Allow incidentd to attach perfetto traces on user.
Bug: 151140716
Change-Id: I821d1a504e6ffcea3a52e2c76bf2290e7b382a48
diff --git a/private/incidentd.te b/private/incidentd.te
index 8924d83..c379fa2 100644
--- a/private/incidentd.te
+++ b/private/incidentd.te
@@ -50,11 +50,8 @@
binder_call(incidentd, statsd)
# section id 3026, allow reading /data/misc/perfetto-traces.
-# TODO(b/134706389): remove when no longer used.
-userdebug_or_eng(`
- allow incidentd perfetto_traces_data_file:dir r_dir_perms;
- allow incidentd perfetto_traces_data_file:file r_file_perms;
-');
+allow incidentd perfetto_traces_data_file:dir r_dir_perms;
+allow incidentd perfetto_traces_data_file:file r_file_perms;
# Create and write into /data/misc/incidents
allow incidentd incident_data_file:dir rw_dir_perms;
@@ -176,13 +173,12 @@
###
# only specific domains can find the incident service
-# TODO(b/134706389): remove "perfetto" when no longer used.
neverallow {
domain
-dumpstate
-incident
-incidentd
- userdebug_or_eng(`-perfetto')
+ -perfetto
-permissioncontroller_app
-priv_app
-statsd
diff --git a/private/perfetto.te b/private/perfetto.te
index 58cfae8..25c70d2 100644
--- a/private/perfetto.te
+++ b/private/perfetto.te
@@ -44,11 +44,8 @@
allow perfetto devpts:chr_file rw_file_perms;
# Allow perfetto to ask incidentd to start a report.

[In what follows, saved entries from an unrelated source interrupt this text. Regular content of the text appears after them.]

**config.mk**
```make
export PLATFORM = sky130hd
export DESIGN_NAME = csr_controller
export DESIGN_NICKNAME = d
export VERILOG_FILES = /design/src/rtl/csr_pkg.sv /design/src/rtl/csr_controller.sv
export SDC_FILE = /design/constraint.sdc
export NUM_CORES = 1
export LEC_CHECK = 0
export ABC_AREA = 0
export CORE_MARGIN = 2
export CORE_UTILIZATION = 25
export DETAILED_ROUTE_END_ITERATION = 10
export SLEW_MARGIN = 10
export SYNTH_ARGS = -nofsm -noshare
export SYNTH_HDL_FRONTEND = slang
export SYNTH_SLANG_ARGS = --single-unit
```
**constraint.sdc**
```tcl
create_clock -name clk_i -period 7.43 [get_ports clk_i]
set_input_delay 1.8575 -clock clk_i [delete_from_list [all_inputs] [get_ports clk_i]]
set_output_delay 1.8575 -clock clk_i [all_outputs]
set_load 0.05 [all_outputs]
```
**src/rtl/csr_pkg.sv**
```systemverilog
// Machine-mode CSR addresses and Zicsr funct3 opcodes shared by the CSR file
// and its users.
package csr_pkg;

    localparam logic [11:0] MIE_ADDR      = 12'h304;
    localparam logic [11:0] MTVEC_ADDR    = 12'h305;
    localparam logic [11:0] MSCRATCH_ADDR = 12'h340;
    localparam logic [11:0] MEPC_ADDR     = 12'h341;
    localparam logic [11:0] MCAUSE_ADDR   = 12'h342;

    localparam logic [2:0] CSR_RW  = 3'b001;
    localparam logic [2:0] CSR_RS  = 3'b010;
    localparam logic [2:0] CSR_RC  = 3'b011;
    localparam logic [2:0] CSR_RWI = 3'b101;
    localparam logic [2:0] CSR_RSI = 3'b110;
    localparam logic [2:0] CSR_RCI = 3'b111;

endpackage

```
**src/rtl/csr_controller.sv**
```systemverilog
// Machine-mode CSR file: Zicsr read-modify-write on mie/mtvec/mscratch/mepc/mcause,
// trap capture of mepc/mcause, and direct exports for interrupt and PC logic.
module csr_controller
    import csr_pkg::*;
(
    input  logic        clk_i,
    input  logic        rst_i,
    input  logic [2:0]  opcode_i,
    input  logic [11:0] addr_i,
    input  logic [31:0] pc_i,
    input  logic [31:0] mcause_i,
    input  logic [31:0] rs1_data_i,
    input  logic [31:0] imm_data_i,
    input  logic        write_enable_i,
    input  logic        trap_i,
    output logic [31:0] read_data_o,
    output logic [31:0] mie_o,
    output logic [31:0] mepc_o,
    output logic [31:0] mtvec_o
);

    logic [31:0] r_mie;
    logic [31:0] r_mtvec;
    logic [31:0] r_mscratch;
    logic [31:0] r_mepc;
    logic [31:0] r_mcause;

    logic [31:0] w_old;
    logic [31:0] w_wdata;
    logic        w_op_valid;
    logic        w_wr;
    logic        w_we_mie;
    logic        w_we_mtvec;
    logic        w_we_mscratch;
    logic        w_we_mepc;
    logic        w_we_mcause;

    always_comb begin
        w_old = '0;
        case (addr_i)
            MIE_ADDR:      w_old = r_mie;
            MTVEC_ADDR:    w_old = r_mtvec;
            MSCRATCH_ADDR: w_old = r_mscratch;
            MEPC_ADDR:     w_old = r_mepc;
            MCAUSE_ADDR:   w_old = r_mcause;
            default:       w_old = '0;
        endcase
    end

    always_comb begin
        w_wdata    = '0;
        w_op_valid = 1'b1;
        case (opcode_i)
            CSR_RW:  w_wdata = rs1_data_i;
            CSR_RS:  w_wdata = rs1_data_i | w_old;
            CSR_RC:  w_wdata = ~rs1_data_i & w_old;
            CSR_RWI: w_wdata = imm_data_i;
            CSR_RSI: w_wdata = imm_data_i | w_old;
            CSR_RCI: w_wdata = ~imm_data_i & w_old;
            default: w_op_valid = 1'b0;
        endcase
    end

    assign w_wr          = write_enable_i & w_op_valid;
    assign w_we_mie      = w_wr & (addr_i == MIE_ADDR);
    assign w_we_mtvec    = w_wr & (addr_i == MTVEC_ADDR);
    assign w_we_mscratch = w_wr & (addr_i == MSCRATCH_ADDR);
    assign w_we_mepc     = w_wr & (addr_i == MEPC_ADDR);
    assign w_we_mcause   = w_wr & (addr_i == MCAUSE_ADDR);

    always_ff @(posedge clk_i) begin
        if (rst_i) begin
            r_mie      <= '0;
            r_mtvec    <= '0;
            r_mscratch <= '0;
            r_mepc     <= '0;
            r_mcause   <= '0;
        end else begin
            if (w_we_mie)      r_mie      <= w_wdata;
            if (w_we_mtvec)    r_mtvec    <= w_wdata;
            if (w_we_mscratch) r_mscratch <= w_wdata;
            // A trap overrides a same-cycle CSR write to mepc/mcause.
            if (trap_i) begin
                r_mepc   <= pc_i;
                r_mcause <= mcause_i;
            end else begin
                if (w_we_mepc)   r_mepc   <= w_wdata;
                if (w_we_mcause) r_mcause <= w_wdata;
            end
        end
    end

    assign read_data_o = w_old;
    assign mie_o       = r_mie;
    assign mepc_o      = r_mepc;
    assign mtvec_o     = r_mtvec;

endmodule

```
After elaboration in Yosys (flattened, before gate mapping)
Cells that the tools add are included.
{"block": "totals", "elab_cells": 38, "in_bits": 147, "regBits": 160}
{"block": "classes", "eq_ne": 11, "muxes": 7, "n_reduce_logical": 3, "bitwise_logic": 12}
{"operator": "$pmux 32 s6", "n": 1}
{"operator": "$pmux 32 s5", "n": 1}
{"operator": "$mux 32", "n": 4}
{"operator": "$and 32x32->32", "n": 2}
{"operator": "$not 32->32", "n": 2}
{"operator": "$or 32x32->32", "n": 2}
{"operator": "$eq 12x10->1 const B", "n": 5}
{"operator": "$eq 3x3->1 const B", "n": 3}
{"operator": "$and 1x1->1", "n": 6}
{"operator": "$eq 3x2->1 const B", "n": 2}
{"operator": "$reduce_or 6->1", "n": 1}
{"operator": "$reduce_bool 2->1", "n": 2}
{"operator": "$eq 3x1->1 const B", "n": 1}
{"operator": "$mux 1", "n": 1}

Logic depth before layout (Yosys ltp)
{"block": "depth", "word_depth": 7, "ltp_mapped": 9, "depth_no_buf": 5}

Worst setup path before layout
Ideal clock, no wire load.
{"block": "synth_timing", "kind": "input port to output port", "start": "input port addr_i[3]", "end": "output port read_data_o[10]", "cell_stages": 5, "t_arrival_ns": 3.983, "t_required_ns": 5.572, "slack_ns": 1.590, "path_cell_list": "nor4_1 > buf_2 > buf_2 > nand4_1 > o21ai_0"}
{"block": "synth_via", "elab_chain_cells": 2}
{"element": "start, declared", "line_no": "csr_controller.sv:9", "rtl": "input logic [11:0] addr_i,"}
{"element": "$eq 12x10->1", "line_no": "csr_controller.sv:40", "rtl": "case (addr_i)"}
{"element": "$pmux 32 s5 *", "line_no": "csr_controller.sv:40"}
{"element": "end, declared", "line_no": "csr_controller.sv:16", "rtl": "output logic [31:0] read_data_o,"}
Mark *: on every way between the ends. The rest lies on a longest branch, timed or not.

Worst setup path in the final report
{"block": "layout_timing", "start": "input port addr_i[2]", "end": "output port read_data_o[9]"}
The elaborated chain is that of the path after synthesis.

==> reports/qor.yml <==
clock_network:
  clk_latency_ns: 0.44
  tritoncts: "built"
  ctsResizeCount: 0
  ctsLongestPathBuffers: 2
  ctsHtreeMaxLevel: 4
  cts_setup_buffers: 0
  cts_sinks: 160
  clkTransAtPathRegs_ns: 0.07
  numCtsBuffers: 17
  ctsHoldBuffers: 0
  root_buffer: "clkbuf_16"
power_and_ir_drop:
  vdd_drop_max_mv: 0.137
  total_leakage_power_nw: 4.73
  p_per_area_nw_per_um2: 164
yosys:
  synth.distinct_cells: 76
  synth_cells: 1177
  ys.flop_type: "dfxtp_1"
  synth.cell_area_sq_um: 9560
  ys_seq_elements: 160
  seq_area_frac_synth: 0.335
  synth_edf_count: 0
  synth.avg_cell_area_sq_um: 8.12
  ys_warn_count: 0
  netlist.area_leader.share: 0.335
  yosys-top-cells-area: "dfxtp_1 34%, a21oi_1 6.2%, o21ai_0 5.9%"
  async_flop_share: 0
  synth_area_leader_cell: "dfxtp_1"
  synth_fp_nets: 1324
timing:
  clock.fmax_mhz: 156
  setup-violations-final: 0
  period_minus_slack_ns: 6.39
  rsz0062_at_grt: "false"
  worstMarginPinSlew_ns: 1.20
  tns_ns: 0
  relSlewSlack: 0.195
  period_share: 0.860
  hold_viol_final: 0
  finalClockSkew_ns: 0.0105
  final_max_slew_viol_count: 0
global_routing:
  grt_first_pass_wirelength_mm: 69.2
  grt_max_degree: 73
  overflow: 0
  grt.total_usage: 0.235
  antenna_found_initial: 0
  grt_pass1_vias: 10700
floorplan:
  die_y_um: 200
  row_count: 71
  dieArea_sq_um: 39800
  start_util: 0.254
  core_sq_um: 37700
  die_w_um: 200
  ios: 275
routing:
  first_iter_violations: 1224
  via_per_inst: 5.77
  routedWlPerCell_um: 25.0
  ant_nets: 0
  drcViolationCount: 0
  firstDrtPassIters: 5
  totalWireLength_mm: 47.5
  num_vias: 11000
place:
  port_buffers: 274
  hpwl_mm: 35.0
  place_congestion: 0.942
  placed_area_sq_um: 13000
cells_and_area:
  antenna_cells: 0
  area_growth_pct: 42.0
  drive_gt1_frac: 0.122
  fill_cells: 3918
  final_area_sq_um: 13600
  fin_nets: 1527
outcome:
  status: "finished clean"
critical_path:
  required_ns: 5.57
  cpMaxStageDelayCell: "nor4_4"
  r2r_cells: 5
  critPathCaptureType: "output port"
  cp_max_fo: 35
  worstSetupPathType: "in -> out"
  cp.arrival_ns: 4.54
  crit_path_cell_trace: "clkdlybuf4s50_1 -> buf_4 -> nand2b_1 -> nor4_4 -> a21oi_1 -> nand2b_1 -> buf_12"
  critPathMaxStageDelay_ns: 0.77
  cp-start-kind: "input pin"
  crit_top_cell: "nand2b_1"
job:
  max_cap_viol_count: 0
worst_hold_path:
  hold_path_depth: 2
  hp-class: "reg -> reg"
[registers in the layout, indices dropped and copies added (netlist names)]
| register | cells |
|---|---|
| r_mscratch | 32 |
| mepc_o | 32 |
| mtvec_o | 32 |
| r_mcause | 32 |
| mie_o | 32 |
[area by class of cell]
type / count / area, sq um / share of cell area
Inverter: 8 / 30.0 / 0.00221
Clock buffer: 18 / 439 / 0.0324
Tap cell: 511 / 639 / 0.0471
Timing Repair Buffer: 308 / 3230 / 0.238
Sequential cell: 160 / 3200 / 0.236
Clock inverter: 14 / 169 / 0.0124
Multi-Input combinational cell: 885 / 5870 / 0.432
[power by group]
group / internal, W / total [W] / switching (W)
Clock: 0.000489 / 0.000920 / 0.000431
Combinational: 0.000162 / 0.000405 / 0.000243
Sequential: 0.000879 / 0.000899 / 0.0000194
[Yosys cell counts (10+ instances only)]
cell type / instances
o21ai_1: 35
mux2_2: 20
a32oi_1: 10
mux2i_1: 23
nand2_1: 55
nor2_1: 57
buf_2: 22
a31oi_1: 23
clkbuf_1: 92
nand3b_1: 20
o22ai_1: 20
a2111oi_0: 11
o21ai_0: 112
nand3_1: 19
dfxtp_1: 160
o2bb2ai_1: 21
and3_1: 17
a22oi_1: 28
nand2b_1: 10
nor4_1: 15
nand4_1: 31
nor4bb_1: 13
o221a_2: 15
and3b_1: 14
a21oi_1: 119
o2111ai_1: 11
nor3_1: 24
o221ai_1: 15
nor2b_1: 28
[path summary, 6_finish.rpt]
kind / endpoint / startpoint / slack, ns
max: read_data_o[9] / addr_i[2] / 1.04
max reg2reg: r_mcause[8] / mie_o[8] / 5.26
min: r_mscratch[9] / r_mscratch[9] / 0.47
min reg2reg: r_mscratch[9] / r_mscratch[9] / 0.47
[kinds of logic (layout without fill, tap and decap cells)]
family | after synthesis | count (layout) | share of synthesized area
XOR/XNOR | 5 | 5 | 0.00458
AND/OR/NAND/NOR | 351 | 351 | 0.221
flip-flops | 160 | 160 | 0.335
multiplexers | 43 | 43 | 0.0477
AO/OA/AOI/OAI | 486 | 486 | 0.335
buffers and inverters | 132 | 348 | 0.0563
[layer usage]
| layer | track usage | part of all wire | vias up |
|---|---|---|---|
| li1 | - | - | 5004 |
| met1 | 0.297 | 0.41 | 5324 |
| met2 | 0.390 | 0.47 | 600 |
| met3 | 0.0473 | 0.086 | 65 |
| met4 | 0.0927 | 0.036 | 0 |
| met5 | 0 | 0 | - |
[per-stage QoR]
step	hold slack (ns)	total power, W	instances	util	worst slack (ns)
after floorplan	0.427	0.00113	1177	-	1.59
after global routing	0.486	0.00230	1904	0.360	0.970
after CTS	0.464	0.00223	1904	0.360	1.13
after global placement	0.450	0.00132	1872	0.344	1.17
final	0.474	0.00222	1904	0.360	1.04
after detailed placement	0.449	0.00132	1872	0.344	1.14
[placed cells by master (no fill, tap or decap), types with 6 or more instances in the layout]
| master | Yosys | routed |
|---|---|---|
| nand3_1 | 19 | 19 |
| o221a_2 | 15 | 15 |
| nor4_1 | 15 | 14 |
| nor4bb_1 | 13 | 12 |
| inv_1 | 8 | 7 |
| o22ai_1 | 20 | 20 |
| a221o_1 | 6 | 6 |
| clkbuf_16 | 0 | 17 |
| nor2_1 | 57 | 57 |
| and4b_1 | 6 | 6 |
| a22o_1 | 7 | 7 |
| a32oi_1 | 10 | 10 |
| buf_2 | 22 | 6 |
| and3_1 | 17 | 17 |
| a221oi_1 | 7 | 7 |
| a21oi_1 | 119 | 119 |
| and3b_1 | 14 | 14 |
| clkdlybuf4s50_1 | 0 | 236 |
| o21ai_1 | 35 | 35 |
| mux2_2 | 20 | 20 |
| dfxtp_1 | 160 | 160 |
| a22oi_1 | 28 | 28 |
| o221ai_1 | 15 | 15 |
| mux2i_1 | 23 | 23 |
| nand4_1 | 31 | 31 |
| buf_4 | 0 | 39 |
| nand2_1 | 55 | 55 |
| buf_12 | 0 | 27 |
| o21a_1 | 6 | 6 |
| nand2b_1 | 10 | 10 |
| o2111ai_1 | 11 | 11 |
| nand3b_1 | 20 | 20 |
| o21ai_0 | 112 | 112 |
| a31oi_1 | 23 | 23 |
| a2111oi_0 | 11 | 11 |
| nor3_1 | 24 | 22 |
| o2bb2ai_1 | 21 | 21 |
| nor2b_1 | 28 | 28 |
[critical path: cells and delay by family]
family | cells | cell delay (ns)
AOI/OAI and AO/OA | 1 | 0.20
and+or+nand+nor | 3 | 1.25
buffers and inverters | 3 | 1.22
(Power assumes the default switching activity.)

-# TODO(b/134706389): remove when no longer used.
-userdebug_or_eng(`
- allow perfetto incident_service:service_manager find;
- binder_call(perfetto, incidentd)
-');
+allow perfetto incident_service:service_manager find;
+binder_call(perfetto, incidentd)
# perfetto log formatter calls isatty() on its stderr. Denial when running
# under adbd is harmless. Avoid generating denial logs.